Problem details:
Whenever the word "startpoint" appears in a line of the data below, copy that line.

Data extracts:
________________

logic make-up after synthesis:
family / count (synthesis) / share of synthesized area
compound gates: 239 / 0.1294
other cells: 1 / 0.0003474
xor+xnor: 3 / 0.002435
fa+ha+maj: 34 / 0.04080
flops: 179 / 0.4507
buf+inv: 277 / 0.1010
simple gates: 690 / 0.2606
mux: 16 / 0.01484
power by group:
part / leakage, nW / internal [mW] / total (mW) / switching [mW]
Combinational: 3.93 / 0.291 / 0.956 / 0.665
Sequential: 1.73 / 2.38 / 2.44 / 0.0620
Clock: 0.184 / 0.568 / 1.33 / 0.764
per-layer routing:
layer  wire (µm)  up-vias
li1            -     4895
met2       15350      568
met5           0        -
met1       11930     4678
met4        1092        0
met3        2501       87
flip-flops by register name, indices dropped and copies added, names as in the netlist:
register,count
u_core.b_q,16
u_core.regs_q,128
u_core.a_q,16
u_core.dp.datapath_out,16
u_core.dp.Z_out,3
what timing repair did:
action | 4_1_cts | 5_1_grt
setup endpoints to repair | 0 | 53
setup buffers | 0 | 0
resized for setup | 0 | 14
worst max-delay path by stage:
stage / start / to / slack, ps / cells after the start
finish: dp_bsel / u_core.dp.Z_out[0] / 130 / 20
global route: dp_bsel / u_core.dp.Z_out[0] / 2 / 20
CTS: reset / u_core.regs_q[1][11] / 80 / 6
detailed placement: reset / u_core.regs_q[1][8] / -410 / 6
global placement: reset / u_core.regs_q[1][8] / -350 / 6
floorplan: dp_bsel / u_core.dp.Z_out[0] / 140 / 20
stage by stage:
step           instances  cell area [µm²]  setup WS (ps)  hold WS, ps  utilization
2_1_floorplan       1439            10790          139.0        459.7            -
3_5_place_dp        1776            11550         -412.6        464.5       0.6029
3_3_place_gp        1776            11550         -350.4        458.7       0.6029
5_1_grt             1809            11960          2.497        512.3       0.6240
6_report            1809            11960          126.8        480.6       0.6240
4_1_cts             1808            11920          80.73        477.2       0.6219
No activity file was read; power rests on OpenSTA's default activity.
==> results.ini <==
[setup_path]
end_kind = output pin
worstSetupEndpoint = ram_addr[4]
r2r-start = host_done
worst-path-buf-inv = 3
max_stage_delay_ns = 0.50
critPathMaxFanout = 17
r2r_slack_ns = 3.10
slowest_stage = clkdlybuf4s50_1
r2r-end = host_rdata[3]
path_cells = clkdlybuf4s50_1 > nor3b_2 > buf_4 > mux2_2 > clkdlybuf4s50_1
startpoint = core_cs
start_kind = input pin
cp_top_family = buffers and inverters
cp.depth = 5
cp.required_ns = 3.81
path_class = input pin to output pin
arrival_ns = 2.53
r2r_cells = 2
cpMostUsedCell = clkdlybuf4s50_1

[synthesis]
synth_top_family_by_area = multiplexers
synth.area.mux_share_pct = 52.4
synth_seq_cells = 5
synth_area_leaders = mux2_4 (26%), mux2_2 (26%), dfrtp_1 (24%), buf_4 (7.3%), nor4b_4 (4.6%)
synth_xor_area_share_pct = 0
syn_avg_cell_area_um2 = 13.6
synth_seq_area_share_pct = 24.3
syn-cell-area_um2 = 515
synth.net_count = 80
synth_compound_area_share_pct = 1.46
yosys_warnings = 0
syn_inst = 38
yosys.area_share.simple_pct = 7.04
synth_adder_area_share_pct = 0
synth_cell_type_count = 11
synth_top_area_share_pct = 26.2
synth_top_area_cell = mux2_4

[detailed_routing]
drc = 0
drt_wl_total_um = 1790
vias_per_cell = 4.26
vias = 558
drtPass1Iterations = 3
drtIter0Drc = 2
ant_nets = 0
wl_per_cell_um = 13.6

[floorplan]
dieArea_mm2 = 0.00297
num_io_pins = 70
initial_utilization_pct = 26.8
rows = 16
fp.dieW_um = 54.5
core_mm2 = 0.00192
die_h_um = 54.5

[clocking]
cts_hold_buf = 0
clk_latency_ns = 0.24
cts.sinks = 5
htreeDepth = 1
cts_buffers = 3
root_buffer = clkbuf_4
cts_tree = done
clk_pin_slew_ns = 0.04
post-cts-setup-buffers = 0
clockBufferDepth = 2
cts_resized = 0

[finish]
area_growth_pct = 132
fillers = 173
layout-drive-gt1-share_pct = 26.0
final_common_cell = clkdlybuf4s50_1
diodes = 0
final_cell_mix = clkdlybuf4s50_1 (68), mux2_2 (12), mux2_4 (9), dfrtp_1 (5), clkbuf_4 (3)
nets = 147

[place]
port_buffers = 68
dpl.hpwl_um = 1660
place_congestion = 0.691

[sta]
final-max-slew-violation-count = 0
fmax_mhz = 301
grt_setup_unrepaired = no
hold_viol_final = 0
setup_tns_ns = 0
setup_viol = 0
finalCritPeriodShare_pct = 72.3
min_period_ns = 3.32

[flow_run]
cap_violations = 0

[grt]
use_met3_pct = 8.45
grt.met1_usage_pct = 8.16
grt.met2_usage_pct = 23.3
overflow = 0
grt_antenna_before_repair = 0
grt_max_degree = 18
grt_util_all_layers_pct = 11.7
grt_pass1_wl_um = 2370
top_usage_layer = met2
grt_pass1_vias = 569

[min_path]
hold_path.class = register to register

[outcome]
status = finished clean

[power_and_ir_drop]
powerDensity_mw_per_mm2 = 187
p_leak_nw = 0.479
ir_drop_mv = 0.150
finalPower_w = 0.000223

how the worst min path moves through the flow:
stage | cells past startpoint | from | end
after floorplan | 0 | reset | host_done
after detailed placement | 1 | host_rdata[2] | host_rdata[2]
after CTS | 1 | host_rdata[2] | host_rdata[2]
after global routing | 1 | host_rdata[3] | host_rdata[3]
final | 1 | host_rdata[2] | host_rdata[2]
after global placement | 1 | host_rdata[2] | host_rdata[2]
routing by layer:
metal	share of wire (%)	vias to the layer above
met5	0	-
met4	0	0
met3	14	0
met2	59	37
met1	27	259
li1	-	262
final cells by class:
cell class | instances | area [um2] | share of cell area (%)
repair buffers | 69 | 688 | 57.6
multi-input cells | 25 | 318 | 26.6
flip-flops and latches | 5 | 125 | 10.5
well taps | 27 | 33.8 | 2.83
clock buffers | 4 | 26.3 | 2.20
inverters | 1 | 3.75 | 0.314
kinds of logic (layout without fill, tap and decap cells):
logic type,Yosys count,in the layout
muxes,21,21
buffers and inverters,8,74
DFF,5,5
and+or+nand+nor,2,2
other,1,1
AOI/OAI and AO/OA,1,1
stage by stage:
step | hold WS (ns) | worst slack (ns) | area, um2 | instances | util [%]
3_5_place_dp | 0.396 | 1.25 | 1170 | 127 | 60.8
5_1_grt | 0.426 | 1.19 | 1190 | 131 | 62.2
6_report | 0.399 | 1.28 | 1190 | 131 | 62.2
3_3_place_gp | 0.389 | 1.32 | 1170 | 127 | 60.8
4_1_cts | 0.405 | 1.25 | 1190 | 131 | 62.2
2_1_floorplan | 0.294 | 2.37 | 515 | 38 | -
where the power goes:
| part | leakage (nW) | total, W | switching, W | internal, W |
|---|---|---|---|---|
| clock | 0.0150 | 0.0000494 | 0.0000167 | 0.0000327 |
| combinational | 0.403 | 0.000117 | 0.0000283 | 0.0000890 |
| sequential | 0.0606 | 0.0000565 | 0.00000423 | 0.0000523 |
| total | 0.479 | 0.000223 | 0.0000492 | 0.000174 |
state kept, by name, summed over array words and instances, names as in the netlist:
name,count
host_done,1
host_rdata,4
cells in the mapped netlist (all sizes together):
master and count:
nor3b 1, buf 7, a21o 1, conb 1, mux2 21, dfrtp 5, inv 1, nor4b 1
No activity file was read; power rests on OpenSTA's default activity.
==> src/rtl/keypad_scanner_pkg.sv <==
// Shared keypad constants, scan-state enum and key-index helpers.
// Key index layout is 4*row + col; controllers use the named KEY_* indices.
package keypad_pkg;
    localparam int KP_ROWS = 4;
    localparam int KP_COLS = 4;
    localparam int KP_KEYS = 16;

    localparam int KEY_START = 14;
    localparam int KEY_OK    = 10;
    localparam int KEY_FAIL  = 11;
    localparam int KEY_NONE  = 0;

    typedef enum logic {DRIVE, SAMPLE} scan_state_e;

    function automatic logic [3:0] kp_index(input logic [1:0] row, input logic [1:0] col);
        return {row, col};
    endfunction
endpackage

==> src/rtl/keypad_scanner_if.sv <==
// Keypad pin/consumer bundle. KEYPAD_RELEASE_EDGE_EN adds the key_release pulse bus.
interface keypad_scanner_if;
    import keypad_pkg::*;

    logic [KP_ROWS-1:0] row;
    logic [KP_COLS-1:0] col;
    logic [KP_KEYS-1:0] key_press;
    logic [KP_KEYS-1:0] key_edge;
`ifdef KEYPAD_RELEASE_EDGE_EN
    logic [KP_KEYS-1:0] key_release;

    modport master (output row, key_press, key_edge, key_release, input col);
    modport slave  (input row, key_press, key_edge, key_release, output col);
`else
    modport master (output row, key_press, key_edge, input col);
    modport slave  (input row, key_press, key_edge, output col);
`endif
endinterface
File: src/rtl/pipe_pkg.sv
// pipe_pkg
// Shared definitions for the generic pipeline stage register (pipe_stage_skid)
// and the stages that instantiate it.
//   ps_state_e          : stage occupancy state; the encoding equals the entry count.
//   *_W                 : payload width of each inter-stage register.
//   *_BUBBLE            : value a stage presents when it holds no valid entry.
//                         An all-zero instruction field decodes as NOP.
package pipe_pkg;

    typedef enum logic [1:0] {
        PS_EMPTY = 2'd0,
        PS_ONE   = 2'd1,
        PS_FULL  = 2'd2
    } ps_state_e;

    localparam int unsigned IFID_W  = 64;
    localparam int unsigned IDEX_W  = 160;
    localparam int unsigned EXMEM_W = 112;
    localparam int unsigned MEMWB_W = 72;

    localparam logic [IFID_W-1:0]  IFID_BUBBLE  = '0;
    localparam logic [IDEX_W-1:0]  IDEX_BUBBLE  = '0;
    localparam logic [EXMEM_W-1:0] EXMEM_BUBBLE = '0;
    localparam logic [MEMWB_W-1:0] MEMWB_BUBBLE = '0;

endpackage
$ cat src/flat_wrapper.sv
// flat-port wrapper written by rule: the top's interface ports become plain ports
module keycode_action_decoder_flat 
#(
  parameter logic [7:0]  KEY_LEFT  = 8'h04,
  parameter logic [7:0]  KEY_RIGHT = 8'h07,
  parameter logic [7:0]  KEY_DOWN  = 8'h16,
  parameter logic [7:0]  KEY_ROT   = 8'h1A,
  parameter logic [7:0]  KEY_DROP  = 8'h2C,
  parameter int unsigned DAS_CYC   = 8_500_000,
  parameter int unsigned ARR_CYC   = 2_500_000,
  parameter int unsigned CNT_W     = 24
)
  (clk_clk, reset_reset_n, keycode_export, key_held, act_if_act_valid, act_if_act_code, act_if_act_ready);
  keycode_action_decoder_if act_if_i ();
  input  logic clk_clk;
  input  logic reset_reset_n;
  input  logic [15:0] keycode_export;
  output logic [4:0] key_held;
  output wire logic [$bits(act_if_i.act_valid)-1:0] act_if_act_valid;
  output wire logic [$bits(act_if_i.act_code)-1:0] act_if_act_code;
  input wire logic [$bits(act_if_i.act_ready)-1:0] act_if_act_ready;
  assign act_if_act_valid = act_if_i.act_valid;
  assign act_if_act_code = act_if_i.act_code;
  assign act_if_i.act_ready = act_if_act_ready;
  keycode_action_decoder #(.KEY_LEFT(KEY_LEFT), .KEY_RIGHT(KEY_RIGHT), .KEY_DOWN(KEY_DOWN), .KEY_ROT(KEY_ROT), .KEY_DROP(KEY_DROP), .DAS_CYC(DAS_CYC), .ARR_CYC(ARR_CYC), .CNT_W(CNT_W)) u_core (.clk_clk(clk_clk), .reset_reset_n(reset_reset_n), .keycode_export(keycode_export), .act_if(act_if_i), .key_held(key_held));
endmodule
$ cat config.mk
export PLATFORM = sky130hd
export DESIGN_NAME = keycode_action_decoder_flat
export DESIGN_NICKNAME = d
export VERILOG_FILES = /design/src/rtl/keycode_action_decoder_if.sv /design/src/rtl/keycode_action_decoder.sv /design/src/flat_wrapper.sv
export SDC_FILE = /design/constraint.sdc
export NUM_CORES = 1
export LEC_CHECK = 0
export ABC_AREA = 1
export CAP_MARGIN = 20
export CORE_MARGIN = 5
export CORE_UTILIZATION = 45
export CTS_BUF_LIST = sky130_fd_sc_hd__clkbuf_8
export CTS_CLUSTER_SIZE = 25
export DETAILED_ROUTE_END_ITERATION = 6
export PLACE_DENSITY = 0.61
export SYNTH_ARGS = -nofsm -noshare
export SYNTH_HDL_FRONTEND = slang
export SYNTH_SLANG_ARGS = --single-unit
$ cat constraint.sdc
create_clock -name clk_clk -period 2.3 [get_ports clk_clk]
set_input_delay 0.46 -clock clk_clk [delete_from_list [all_inputs] [get_ports clk_clk]]
set_output_delay 0.46 -clock clk_clk [all_outputs]
set_load 0.1 [all_outputs]
[config.mk]
export PLATFORM = sky130hd
export DESIGN_NAME = sevenseg_scan_decoder
export DESIGN_NICKNAME = d
export VERILOG_FILES = /design/src/rtl/sevenseg_scan_decoder.sv
export SDC_FILE = /design/constraint.sdc
export NUM_CORES = 1
export LEC_CHECK = 0
export BUFFER_PORTS_ARGS = -buffer_cell sky130_fd_sc_hd__buf_2
export CAP_MARGIN = 20
export CORE_ASPECT_RATIO = 2
export CORE_MARGIN = 4
export CORE_UTILIZATION = 35
export DETAILED_ROUTE_END_ITERATION = 7
export SKIP_LAST_GASP = 1
export SYNTH_ARGS = -nofsm -noshare
export SYNTH_HDL_FRONTEND = slang
export SYNTH_SLANG_ARGS = --single-unit
[constraint.sdc]
create_clock -name clk -period 3.2 [get_ports clk]
set_clock_uncertainty 0.1 [all_clocks]
set_input_delay 0 -clock clk [delete_from_list [all_inputs] [get_ports clk]]
set_output_delay 0 -clock clk [all_outputs]
set_load 0.01 [all_outputs]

________________

Response area:
startpoint = core_cs
stage | cells past startpoint | from | end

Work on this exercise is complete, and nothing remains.